_WHAT IS NEEDED_
From the records below, find each line with the string "fixed" and copy it.

Saved entries:
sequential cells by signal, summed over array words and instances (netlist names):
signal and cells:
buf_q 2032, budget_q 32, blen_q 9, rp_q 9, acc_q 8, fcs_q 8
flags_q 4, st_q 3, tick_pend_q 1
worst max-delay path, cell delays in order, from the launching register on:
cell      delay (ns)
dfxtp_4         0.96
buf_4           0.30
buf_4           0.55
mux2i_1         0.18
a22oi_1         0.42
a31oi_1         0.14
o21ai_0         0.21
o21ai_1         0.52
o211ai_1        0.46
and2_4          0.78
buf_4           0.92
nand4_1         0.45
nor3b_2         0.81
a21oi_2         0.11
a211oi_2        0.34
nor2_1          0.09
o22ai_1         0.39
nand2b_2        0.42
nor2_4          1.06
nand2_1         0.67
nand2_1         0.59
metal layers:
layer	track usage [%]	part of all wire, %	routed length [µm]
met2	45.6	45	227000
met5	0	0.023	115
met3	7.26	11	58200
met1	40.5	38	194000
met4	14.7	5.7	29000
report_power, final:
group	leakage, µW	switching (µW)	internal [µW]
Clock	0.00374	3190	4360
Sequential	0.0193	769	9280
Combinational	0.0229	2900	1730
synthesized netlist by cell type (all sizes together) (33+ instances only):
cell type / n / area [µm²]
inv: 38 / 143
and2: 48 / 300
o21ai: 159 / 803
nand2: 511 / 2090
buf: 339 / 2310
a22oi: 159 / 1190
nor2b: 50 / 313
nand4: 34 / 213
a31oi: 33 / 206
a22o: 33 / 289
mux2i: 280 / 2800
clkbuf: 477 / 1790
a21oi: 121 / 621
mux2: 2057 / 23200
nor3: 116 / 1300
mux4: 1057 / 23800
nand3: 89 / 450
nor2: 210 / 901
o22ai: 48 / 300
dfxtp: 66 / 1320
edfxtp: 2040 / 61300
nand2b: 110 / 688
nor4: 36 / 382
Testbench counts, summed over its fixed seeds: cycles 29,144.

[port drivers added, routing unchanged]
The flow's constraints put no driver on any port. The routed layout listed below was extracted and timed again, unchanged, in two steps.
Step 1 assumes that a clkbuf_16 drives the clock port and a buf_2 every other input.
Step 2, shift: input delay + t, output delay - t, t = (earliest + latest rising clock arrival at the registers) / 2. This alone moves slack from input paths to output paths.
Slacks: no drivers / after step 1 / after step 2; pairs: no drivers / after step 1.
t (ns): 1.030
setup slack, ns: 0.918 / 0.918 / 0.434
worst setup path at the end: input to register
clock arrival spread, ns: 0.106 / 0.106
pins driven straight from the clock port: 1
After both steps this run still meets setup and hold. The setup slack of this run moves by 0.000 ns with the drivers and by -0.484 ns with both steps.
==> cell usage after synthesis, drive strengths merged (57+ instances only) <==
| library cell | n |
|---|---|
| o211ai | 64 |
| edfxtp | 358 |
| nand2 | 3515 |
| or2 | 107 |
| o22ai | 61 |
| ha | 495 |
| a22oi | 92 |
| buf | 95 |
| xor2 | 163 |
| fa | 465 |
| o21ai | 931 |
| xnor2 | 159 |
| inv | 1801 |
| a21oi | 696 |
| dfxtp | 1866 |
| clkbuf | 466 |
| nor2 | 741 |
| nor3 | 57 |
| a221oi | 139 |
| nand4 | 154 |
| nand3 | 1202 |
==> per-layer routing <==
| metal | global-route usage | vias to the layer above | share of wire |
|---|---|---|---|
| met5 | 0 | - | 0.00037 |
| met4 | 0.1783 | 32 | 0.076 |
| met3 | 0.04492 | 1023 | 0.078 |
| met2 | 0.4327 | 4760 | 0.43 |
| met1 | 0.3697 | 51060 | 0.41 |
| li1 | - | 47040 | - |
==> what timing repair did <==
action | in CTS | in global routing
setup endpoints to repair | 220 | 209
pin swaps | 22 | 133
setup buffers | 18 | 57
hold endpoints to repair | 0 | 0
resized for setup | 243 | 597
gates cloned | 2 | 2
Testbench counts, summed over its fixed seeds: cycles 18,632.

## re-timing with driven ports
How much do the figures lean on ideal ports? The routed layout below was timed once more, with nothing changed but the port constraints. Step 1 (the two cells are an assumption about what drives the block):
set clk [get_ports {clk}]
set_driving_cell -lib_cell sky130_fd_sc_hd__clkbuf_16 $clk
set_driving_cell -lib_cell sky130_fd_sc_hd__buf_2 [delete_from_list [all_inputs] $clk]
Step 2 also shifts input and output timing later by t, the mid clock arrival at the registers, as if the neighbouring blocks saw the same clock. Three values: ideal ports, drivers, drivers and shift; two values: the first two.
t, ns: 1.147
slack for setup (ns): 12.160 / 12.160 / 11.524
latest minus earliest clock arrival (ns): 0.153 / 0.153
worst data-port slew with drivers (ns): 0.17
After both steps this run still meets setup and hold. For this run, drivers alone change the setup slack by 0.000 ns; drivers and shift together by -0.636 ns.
From an optimization exercise on the open Yosys and OpenROAD flow, aimed at small area, a short achievable clock period and few clock cycles; shortcuts taken in it are not production practice.
For this run, only the layout was checked, not whether the RTL still works.
Power figures rest on the tool's default switching activity, not on a simulated workload.

$ cat flow/design.v
module crc32_table (
    input  wire [7:0]  idx,
    output reg  [31:0] val
);
    always @(*) begin
        case (idx)
            8'h00: val = 32'h00000000;
            8'h01: val = 32'h77073096;
            8'h02: val = 32'hEE0E612C;
            8'h03: val = 32'h990951BA;
            8'h04: val = 32'h076DC419;
            8'h05: val = 32'h706AF48F;
            8'h06: val = 32'hE963A535;
            8'h07: val = 32'h9E6495A3;
            8'h08: val = 32'h0EDB8832;
            8'h09: val = 32'h79DCB8A4;
            8'h0A: val = 32'hE0D5E91E;
            8'h0B: val = 32'h97D2D988;
            8'h0C: val = 32'h09B64C2B;
            8'h0D: val = 32'h7EB17CBD;
            8'h0E: val = 32'hE7B82D07;
            8'h0F: val = 32'h90BF1D91;
            8'h10: val = 32'h1DB71064;
            8'h11: val = 32'h6AB020F2;
            8'h12: val = 32'hF3B97148;
            8'h13: val = 32'h84BE41DE;
            8'h14: val = 32'h1ADAD47D;
            8'h15: val = 32'h6DDDE4EB;
            8'h16: val = 32'hF4D4B551;
            8'h17: val = 32'h83D385C7;
            8'h18: val = 32'h136C9856;
            8'h19: val = 32'h646BA8C0;
            8'h1A: val = 32'hFD62F97A;
            8'h1B: val = 32'h8A65C9EC;
            8'h1C: val = 32'h14015C4F;
            8'h1D: val = 32'h63066CD9;
            8'h1E: val = 32'hFA0F3D63;
            8'h1F: val = 32'h8D080DF5;
            8'h20: val = 32'h3B6E20C8;
            8'h21: val = 32'h4C69105E;
            8'h22: val = 32'hD56041E4;
            8'h23: val = 32'hA2677172;
            8'h24: val = 32'h3C03E4D1;
            8'h25: val = 32'h4B04D447;
            8'h26: val = 32'hD20D85FD;
            8'h27: val = 32'hA50AB56B;
            8'h28: val = 32'h35B5A8FA;
            8'h29: val = 32'h42B2986C;
            8'h2A: val = 32'hDBBBC9D6;
            8'h2B: val = 32'hACBCF940;
            8'h2C: val = 32'h32D86CE3;
            8'h2D: val = 32'h45DF5C75;
            8'h2E: val = 32'hDCD60DCF;
            8'h2F: val = 32'hABD13D59;
            8'h30: val = 32'h26D930AC;
            8'h31: val = 32'h51DE003A;
            8'h32: val = 32'hC8D75180;
            8'h33: val = 32'hBFD06116;
            8'h34: val = 32'h21B4F4B5;
            8'h35: val = 32'h56B3C423;
            8'h36: val = 32'hCFBA9599;
            8'h37: val = 32'hB8BDA50F;
            8'h38: val = 32'h2802B89E;
            8'h39: val = 32'h5F058808;
            8'h3A: val = 32'hC60CD9B2;
            8'h3B: val = 32'hB10BE924;
            8'h3C: val = 32'h2F6F7C87;
            8'h3D: val = 32'h58684C11;
            8'h3E: val = 32'hC1611DAB;
            8'h3F: val = 32'hB6662D3D;
            8'h40: val = 32'h76DC4190;
            8'h41: val = 32'h01DB7106;
            8'h42: val = 32'h98D220BC;
            8'h43: val = 32'hEFD5102A;
            8'h44: val = 32'h71B18589;
            8'h45: val = 32'h06B6B51F;
            8'h46: val = 32'h9FBFE4A5;
            8'h47: val = 32'hE8B8D433;
            8'h48: val = 32'h7807C9A2;
            8'h49: val = 32'h0F00F934;
            8'h4A: val = 32'h9609A88E;
            8'h4B: val = 32'hE10E9818;
            8'h4C: val = 32'h7F6A0DBB;
            8'h4D: val = 32'h086D3D2D;
            8'h4E: val = 32'h91646C97;
            8'h4F: val = 32'hE6635C01;
            8'h50: val = 32'h6B6B51F4;
            8'h51: val = 32'h1C6C6162;
            8'h52: val = 32'h856530D8;
            8'h53: val = 32'hF262004E;
            8'h54: val = 32'h6C0695ED;
            8'h55: val = 32'h1B01A57B;
            8'h56: val = 32'h8208F4C1;
            8'h57: val = 32'hF50FC457;
            8'h58: val = 32'h65B0D9C6;
            8'h59: val = 32'h12B7E950;
            8'h5A: val = 32'h8BBEB8EA;
            8'h5B: val = 32'hFCB9887C;
            8'h5C: val = 32'h62DD1DDF;
            8'h5D: val = 32'h15DA2D49;
            8'h5E: val = 32'h8CD37CF3;
            8'h5F: val = 32'hFBD44C65;
            8'h60: val = 32'h4DB26158;
            8'h61: val = 32'h3AB551CE;
            8'h62: val = 32'hA3BC0074;
            8'h63: val = 32'hD4BB30E2;
            8'h64: val = 32'h4ADFA541;
            8'h65: val = 32'h3DD895D7;
            8'h66: val = 32'hA4D1C46D;
            8'h67: val = 32'hD3D6F4FB;
            8'h68: val = 32'h4369E96A;
            8'h69: val = 32'h346ED9FC;
            8'h6A: val = 32'hAD678846;
            8'h6B: val = 32'hDA60B8D0;
            8'h6C: val = 32'h44042D73;
            8'h6D: val = 32'h33031DE5;
            8'h6E: val = 32'hAA0A4C5F;
            8'h6F: val = 32'hDD0D7CC9;
            8'h70: val = 32'h5005713C;
            8'h71: val = 32'h270241AA;
            8'h72: val = 32'hBE0B1010;
            8'h73: val = 32'hC90C2086;
            8'h74: val = 32'h5768B525;
            8'h75: val = 32'h206F85B3;
            8'h76: val = 32'hB966D409;
            8'h77: val = 32'hCE61E49F;
            8'h78: val = 32'h5EDEF90E;
            8'h79: val = 32'h29D9C998;
            8'h7A: val = 32'hB0D09822;
            8'h7B: val = 32'hC7D7A8B4;
            8'h7C: val = 32'h59B33D17;
            8'h7D: val = 32'h2EB40D81;
            8'h7E: val = 32'hB7BD5C3B;
            8'h7F: val = 32'hC0BA6CAD;
            8'h80: val = 32'hEDB88320;
            8'h81: val = 32'h9ABFB3B6;
            8'h82: val = 32'h03B6E20C;
            8'h83: val = 32'h74B1D29A;
            8'h84: val = 32'hEAD54739;
            8'h85: val = 32'h9DD277AF;
            8'h86: val = 32'h04DB2615;
            8'h87: val = 32'h73DC1683;
            8'h88: val = 32'hE3630B12;
            8'h89: val = 32'h94643B84;
            8'h8A: val = 32'h0D6D6A3E;
            8'h8B: val = 32'h7A6A5AA8;
            8'h8C: val = 32'hE40ECF0B;
            8'h8D: val = 32'h9309FF9D;
            8'h8E: val = 32'h0A00AE27;
            8'h8F: val = 32'h7D079EB1;
            8'h90: val = 32'hF00F9344;
            8'h91: val = 32'h8708A3D2;
            8'h92: val = 32'h1E01F268;
            8'h93: val = 32'h6906C2FE;
            8'h94: val = 32'hF762575D;
            8'h95: val = 32'h806567CB;
            8'h96: val = 32'h196C3671;
            8'h97: val = 32'h6E6B06E7;
            8'h98: val = 32'hFED41B76;
            8'h99: val = 32'h89D32BE0;
            8'h9A: val = 32'h10DA7A5A;
            8'h9B: val = 32'h67DD4ACC;
            8'h9C: val = 32'hF9B9DF6F;
            8'h9D: val = 32'h8EBEEFF9;
            8'h9E: val = 32'h17B7BE43;
            8'h9F: val = 32'h60B08ED5;
            8'hA0: val = 32'hD6D6A3E8;
            8'hA1: val = 32'hA1D1937E;
            8'hA2: val = 32'h38D8C2C4;
            8'hA3: val = 32'h4FDFF252;
            8'hA4: val = 32'hD1BB67F1;
            8'hA5: val = 32'hA6BC5767;
            8'hA6: val = 32'h3FB506DD;
            8'hA7: val = 32'h48B2364B;
            8'hA8: val = 32'hD80D2BDA;
            8'hA9: val = 32'hAF0A1B4C;
            8'hAA: val = 32'h36034AF6;
            8'hAB: val = 32'h41047A60;
            8'hAC: val = 32'hDF60EFC3;
            8'hAD: val = 32'hA867DF55;
            8'hAE: val = 32'h316E8EEF;
            8'hAF: val = 32'h4669BE79;
            8'hB0: val = 32'hCB61B38C;
            8'hB1: val = 32'hBC66831A;
            8'hB2: val = 32'h256FD2A0;
            8'hB3: val = 32'h5268E236;
            8'hB4: val = 32'hCC0C7795;
            8'hB5: val = 32'hBB0B4703;
            8'hB6: val = 32'h220216B9;
            8'hB7: val = 32'h5505262F;
            8'hB8: val = 32'hC5BA3BBE;
            8'hB9: val = 32'hB2BD0B28;
            8'hBA: val = 32'h2BB45A92;
            8'hBB: val = 32'h5CB36A04;
            8'hBC: val = 32'hC2D7FFA7;
            8'hBD: val = 32'hB5D0CF31;
            8'hBE: val = 32'h2CD99E8B;
            8'hBF: val = 32'h5BDEAE1D;
            8'hC0: val = 32'h9B64C2B0;
            8'hC1: val = 32'hEC63F226;
            8'hC2: val = 32'h756AA39C;
            8'hC3: val = 32'h026D930A;
            8'hC4: val = 32'h9C0906A9;
            8'hC5: val = 32'hEB0E363F;
            8'hC6: val = 32'h72076785;
            8'hC7: val = 32'h05005713;
            8'hC8: val = 32'h95BF4A82;
            8'hC9: val = 32'hE2B87A14;
            8'hCA: val = 32'h7BB12BAE;
            8'hCB: val = 32'h0CB61B38;
            8'hCC: val = 32'h92D28E9B;
            8'hCD: val = 32'hE5D5BE0D;
            8'hCE: val = 32'h7CDCEFB7;
            8'hCF: val = 32'h0BDBDF21;
            8'hD0: val = 32'h86D3D2D4;
            8'hD1: val = 32'hF1D4E242;
            8'hD2: val = 32'h68DDB3F8;
            8'hD3: val = 32'h1FDA836E;
            8'hD4: val = 32'h81BE16CD;
            8'hD5: val = 32'hF6B9265B;
            8'hD6: val = 32'h6FB077E1;
            8'hD7: val = 32'h18B74777;
            8'hD8: val = 32'h88085AE6;
            8'hD9: val = 32'hFF0F6A70;
            8'hDA: val = 32'h66063BCA;
            8'hDB: val = 32'h11010B5C;
            8'hDC: val = 32'h8F659EFF;
            8'hDD: val = 32'hF862AE69;
            8'hDE: val = 32'h616BFFD3;
            8'hDF: val = 32'h166CCF45;
            8'hE0: val = 32'hA00AE278;
            8'hE1: val = 32'hD70DD2EE;
            8'hE2: val = 32'h4E048354;
            8'hE3: val = 32'h3903B3C2;
            8'hE4: val = 32'hA7672661;
            8'hE5: val = 32'hD06016F7;
            8'hE6: val = 32'h4969474D;
            8'hE7: val = 32'h3E6E77DB;
            8'hE8: val = 32'hAED16A4A;
            8'hE9: val = 32'hD9D65ADC;
            8'hEA: val = 32'h40DF0B66;
            8'hEB: val = 32'h37D83BF0;
            8'hEC: val = 32'hA9BCAE53;
            8'hED: val = 32'hDEBB9EC5;
            8'hEE: val = 32'h47B2CF7F;
            8'hEF: val = 32'h30B5FFE9;
            8'hF0: val = 32'hBDBDF21C;
            8'hF1: val = 32'hCABAC28A;
            8'hF2: val = 32'h53B39330;
            8'hF3: val = 32'h24B4A3A6;
            8'hF4: val = 32'hBAD03605;
            8'hF5: val = 32'hCDD70693;
            8'hF6: val = 32'h54DE5729;
            8'hF7: val = 32'h23D967BF;
            8'hF8: val = 32'hB3667A2E;
            8'hF9: val = 32'hC4614AB8;
            8'hFA: val = 32'h5D681B02;
            8'hFB: val = 32'h2A6F2B94;
            8'hFC: val = 32'hB40BBE37;
            8'hFD: val = 32'hC30C8EA1;
            8'hFE: val = 32'h5A05DF1B;
            8'hFF: val = 32'h2D02EF8D;
            default: val = 32'h00000000;
        endcase
    end
endmodule
module frame_parser (
    input  wire        clk,
    input  wire        rst,             
    input  wire        in_valid,
    output wire        in_ready,
    input  wire [31:0] in_data,
    input  wire [2:0]  in_bytes,
    input  wire        in_last,
    output reg         out_valid,
    input  wire        out_ready,
    output reg  [4:0]  out_info,        
    output reg  [31:0] out_stored,
    output reg  [31:0] out_calc,
    output reg  [7:0]  out_type,
    output reg  [31:0] out_length,
    output reg  [31:0] out_data_start,
    output reg  [31:0] out_data_end,
    output reg  [31:0] out_vlq_count
);
    localparam [1:0] KIND_FRAME    = 2'd0;
    localparam [1:0] KIND_MISMATCH = 2'd1;
    localparam [1:0] KIND_NONE     = 2'd2;
    reg [31:0] buf_data;
    reg [2:0]  buf_cnt;       
    reg        buf_last;
    reg        buf_full;
    assign in_ready = !buf_full;
    wire       have_byte = buf_full && (buf_cnt != 3'd0);
    wire [7:0] cur       = buf_data[7:0];
    wire       at_end    = buf_full && (buf_cnt == 3'd0) && buf_last;
    wire       finish    = at_end && (!out_valid || out_ready);
    reg [31:0] pos;           
    reg [7:0]  hdr0, hdr1;    
    reg [31:0] stored;
    reg [7:0]  ftype;
    reg [31:0] vlq_acc;
    reg [31:0] vlq_cnt;
    reg        vlq_term;
    reg        vlq_ovf;
    reg [31:0] remaining;     
    reg [31:0] crc;
    wire [31:0] tbl_val;
    crc32_table u_table (
        .idx (crc[7:0] ^ cur),
        .val (tbl_val)
    );
    wire [31:0] crc_next = tbl_val ^ (crc >> 8);
    wire [31:0] vlq_next = {vlq_acc[24:0], cur[6:0]};
    wire        sig_ok    = (pos >= 32'd2) && (hdr0 == 8'h44) && (hdr1 == 8'h00);
    wire        trunc     = !vlq_term || (remaining != 32'd0);
    wire [31:0] calc      = ~crc;
    wire        chk_valid = !trunc && !vlq_ovf && (calc == stored);
    wire [31:0] ds        = 32'd7 + vlq_cnt;
    wire [31:0] de        = ds + vlq_acc;
    always @(posedge clk) begin
        if (rst) begin
            buf_full  <= 1'b0;
            buf_cnt   <= 3'd0;
            buf_last  <= 1'b0;
            out_valid <= 1'b0;
            pos       <= 32'd0;
            stored    <= 32'd0;
            ftype     <= 8'd0;
            vlq_acc   <= 32'd0;
            vlq_cnt   <= 32'd0;
            vlq_term  <= 1'b0;
            vlq_ovf   <= 1'b0;
            remaining <= 32'd0;
            crc       <= 32'hFFFFFFFF;
        end else begin
            if (out_valid && out_ready)
                out_valid <= 1'b0;
            if (in_valid && in_ready) begin
                buf_data <= in_data;
                buf_cnt  <= in_bytes;
                buf_last <= in_last;
                buf_full <= 1'b1;
            end
            if (have_byte) begin
                buf_data <= buf_data >> 8;
                buf_cnt  <= buf_cnt - 3'd1;
                if (buf_cnt == 3'd1 && !buf_last)
                    buf_full <= 1'b0;
                pos <= pos + 32'd1;
                if (pos == 32'd0)
                    hdr0 <= cur;
                else if (pos == 32'd1)
                    hdr1 <= cur;
                else if (pos == 32'd2)
                    stored[31:24] <= cur;
                else if (pos == 32'd3)
                    stored[23:16] <= cur;
                else if (pos == 32'd4)
                    stored[15:8] <= cur;
                else if (pos == 32'd5)
                    stored[7:0] <= cur;
                else if (pos == 32'd6)
                    ftype <= cur;
                else if (!vlq_term) begin
                    if (vlq_acc[31:25] != 7'd0)
                        vlq_ovf <= 1'b1;
                    vlq_acc <= vlq_next;
                    vlq_cnt <= vlq_cnt + 32'd1;
                    if (!cur[7]) begin
                        vlq_term  <= 1'b1;
                        remaining <= vlq_next;
                    end
                end else if (remaining != 32'd0) begin
                    crc       <= crc_next;
                    remaining <= remaining - 32'd1;
                end
            end
            if (finish) begin
                out_valid <= 1'b1;
                if (pos == 32'd0) begin
                    out_info       <= {3'b000, KIND_NONE};
                    out_stored     <= 32'd0;
                    out_calc       <= 32'd0;
                    out_type       <= 8'd0;
                    out_length     <= 32'd0;
                    out_data_start <= 32'd0;
                    out_data_end   <= 32'd0;
                    out_vlq_count  <= 32'd0;
                end else if (!sig_ok) begin
                    out_info       <= {3'b000, KIND_MISMATCH};
                    out_stored     <= 32'd0;
                    out_calc       <= 32'd0;
                    out_type       <= 8'd0;
                    out_length     <= 32'd0;
                    out_data_start <= 32'd0;
                    out_data_end   <= 32'd0;
                    out_vlq_count  <= 32'd0;
                end else begin
                    out_info       <= {vlq_ovf, trunc, chk_valid, KIND_FRAME};
                    out_stored     <= stored;
                    out_calc       <= calc;
                    out_type       <= ftype;
                    out_length     <= vlq_acc;
                    out_data_start <= ds;
                    out_data_end   <= de;
                    out_vlq_count  <= vlq_cnt;
                end
                buf_full  <= 1'b0;
                pos       <= 32'd0;
                stored    <= 32'd0;
                ftype     <= 8'd0;
                vlq_acc   <= 32'd0;
                vlq_cnt   <= 32'd0;
                vlq_term  <= 1'b0;
                vlq_ovf   <= 1'b0;
                remaining <= 32'd0;
                crc       <= 32'hFFFFFFFF;
            end
        end
    end
endmodule
$ cat flow/run.sh
#!/bin/bash
# synth_recipe.tcl (not shown) runs the flow's synth.tcl, then flattens the netlist and writes it again
# the make line also repeats each setting of config.mk as NAME=value (left out here)
make -C /OpenROAD-flow-scripts/flow DESIGN_CONFIG=/design/flow/config.mk WORK_HOME=/design/flow/orfs CLKGATE_MAP_FILE= SYNTH_SCRIPT=/design/flow/synth_recipe.tcl finish
$ cat flow/config.mk
export PLATFORM = sky130hd
export DESIGN_NAME = frame_parser
export DESIGN_NICKNAME = frame_parser
export VERILOG_FILES = /design/flow/design.v
export SDC_FILE = /design/flow/constraint.sdc
export NUM_CORES = 4
export LEC_CHECK = 0
export CAP_MARGIN = 20
export CORE_MARGIN = 2
export CORE_UTILIZATION = 40
export SLEW_MARGIN = 20
export SYNTH_MEMORY_MAX_BITS = 16384
$ cat flow/constraint.sdc
create_clock -name core_clock -period 5.0 [get_ports {clk}]
set_input_delay 1.0000 -clock core_clock [delete_from_list [all_inputs] [get_ports {clk}]]
set_output_delay 1.0000 -clock core_clock [all_outputs]
set_load 0.01 [all_outputs]
==> run summary <==
## cell families after synthesis
logic type      Yosys count
compound gates          307
fa+ha+maj                48
mux                      43
buf+inv                 137
xor+xnor                200
simple gates            865
flops                   461
## cells in the mapped netlist, drive strengths merged (7+ instances only)
cell type	n	area, um2
a211oi	11	82.6
a21o	19	143
a21oi	113	566
a22oi	10	75.1
a31oi	7	43.8
and2	157	982
and3	19	119
and4	7	61.3
buf	21	101
clkbuf	89	334
dfxtp	208	4160
edfxtp	253	7600
ha	47	588
inv	27	101
mux2i	43	430
nand2	253	950
nand2b	7	43.8
nand3	43	215
nand4	25	163
nor2	219	822
nor2b	9	56.3
nor3	46	241
nor4	26	163
o211ai	39	293
o21a	10	75.1
o21ai	50	250
o21bai	7	52.6
o221ai	10	87.6
o22ai	7	43.8
or2	8	50.1
or3	29	181
or4	7	67.6
xnor2	117	1020
xor2	83	727
## power breakdown
part	switching, uW	internal (uW)	total [uW]
Combinational	306	203	509
Sequential	23.8	4030	4050
Clock	1560	2090	3650
## worst register-to-register path, cell delays in order, from the launching register on
cell and delay, ns:
dfxtp_1 0.34, inv_1 0.10, ha_1 0.23, nor2b_1 0.15, or4b_2 0.67, buf_4 0.19, nor2_1 0.16, xor2_1 0.39
ha_1 0.38, a21oi_1 0.27, o21bai_1 0.12, a221oi_2 0.34, and3_1 0.23, a211oi_1 0.12, a2111oi_0 0.50, xor2_1 0.19
nor2_1 0.05
## registers in the layout, summed over array words and instances (netlist names), 32 cells and up
register,cells
stored,32
buf_data,32
pos,32
out_calc,32
out_stored,32
vlq_cnt,32
out_vlq_count,32
crc,32
remaining,32
out_data_start,32
out_length,32
out_data_end,32
vlq_acc,32
## layout make-up
type,count,share of cell area
antenna,1,0.0000958
clock buffer,68,0.0512
clock inverter,24,0.00939
inverter,27,0.00388
multi-input combinational,1463,0.344
sequential,461,0.450
tap,688,0.0330
timing repair buffer,287,0.108
## metal layers
metal,share of wire,track usage,vias up
met4,0.030,0.0735,0
met5,0,0,-
li1,-,-,7697
met1,0.45,0.298,7658
met3,0.052,0.0345,109
met2,0.47,0.367,465
## layout by cell type (no fill, tap or decap), types with 18 or more instances in the layout
| cell type | netlist | layout |
|---|---|---|
| dfxtp_1 | 208 | 208 |
| inv_1 | 27 | 27 |
| o211ai_1 | 39 | 39 |
| ha_1 | 47 | 47 |
| nor2_1 | 219 | 217 |
| nand4_1 | 24 | 24 |
| clkbuf_16 | 0 | 49 |
| nor3_1 | 45 | 45 |
| o21ai_0 | 50 | 50 |
| xor2_1 | 83 | 83 |
| and3_1 | 19 | 19 |
| edfxtp_1 | 253 | 253 |
| nand3_1 | 43 | 43 |
| xnor2_1 | 117 | 117 |
| buf_4 | 3 | 36 |
| nand2_1 | 253 | 253 |
| a21o_1 | 19 | 18 |
| clkdlybuf4s50_1 | 0 | 246 |
| or3_1 | 29 | 29 |
| nor4_1 | 26 | 26 |
| mux2i_1 | 43 | 43 |
| a21oi_1 | 113 | 111 |
| and2_1 | 156 | 156 |
## worst max path at each step
| stage | slack [ns] | depth (start not counted) | end |
|---|---|---|---|
| 2_1_floorplan | 0.16 | 3 | out_calc[0]$_SDFFCE_PP0P_ |
| 3_3_place_gp | 0.30 | 16 | out_data_end[29]$_SDFFCE_PP0P_ |
| 3_5_place_dp | 0.27 | 16 | out_data_end[29]$_SDFFCE_PP0P_ |
| 4_1_cts | 0.22 | 16 | out_data_end[29]$_SDFFCE_PP0P_ |
| 5_1_grt | 0.11 | 16 | out_data_end[29]$_SDFFCE_PP0P_ |
| 6_report | 0.33 | 16 | out_data_end[29]$_SDFFCE_PP0P_ |
## metrics by stage
| stage | std cells | instance area, um2 | setup slack [ns] |
|---|---|---|---|
| after floorplan | 2061 | 21200 | 0.159 |
| after global placement | 2924 | 24500 | 0.298 |
| after detailed placement | 2926 | 24500 | 0.267 |
| after CTS | 3018 | 26100 | 0.218 |
| after global routing | 3018 | 26100 | 0.105 |
| final | 3019 | 26100 | 0.328 |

_RESPONSE AREA_
Testbench counts, summed over its fixed seeds: cycles 29,144.
Testbench counts, summed over its fixed seeds: cycles 18,632.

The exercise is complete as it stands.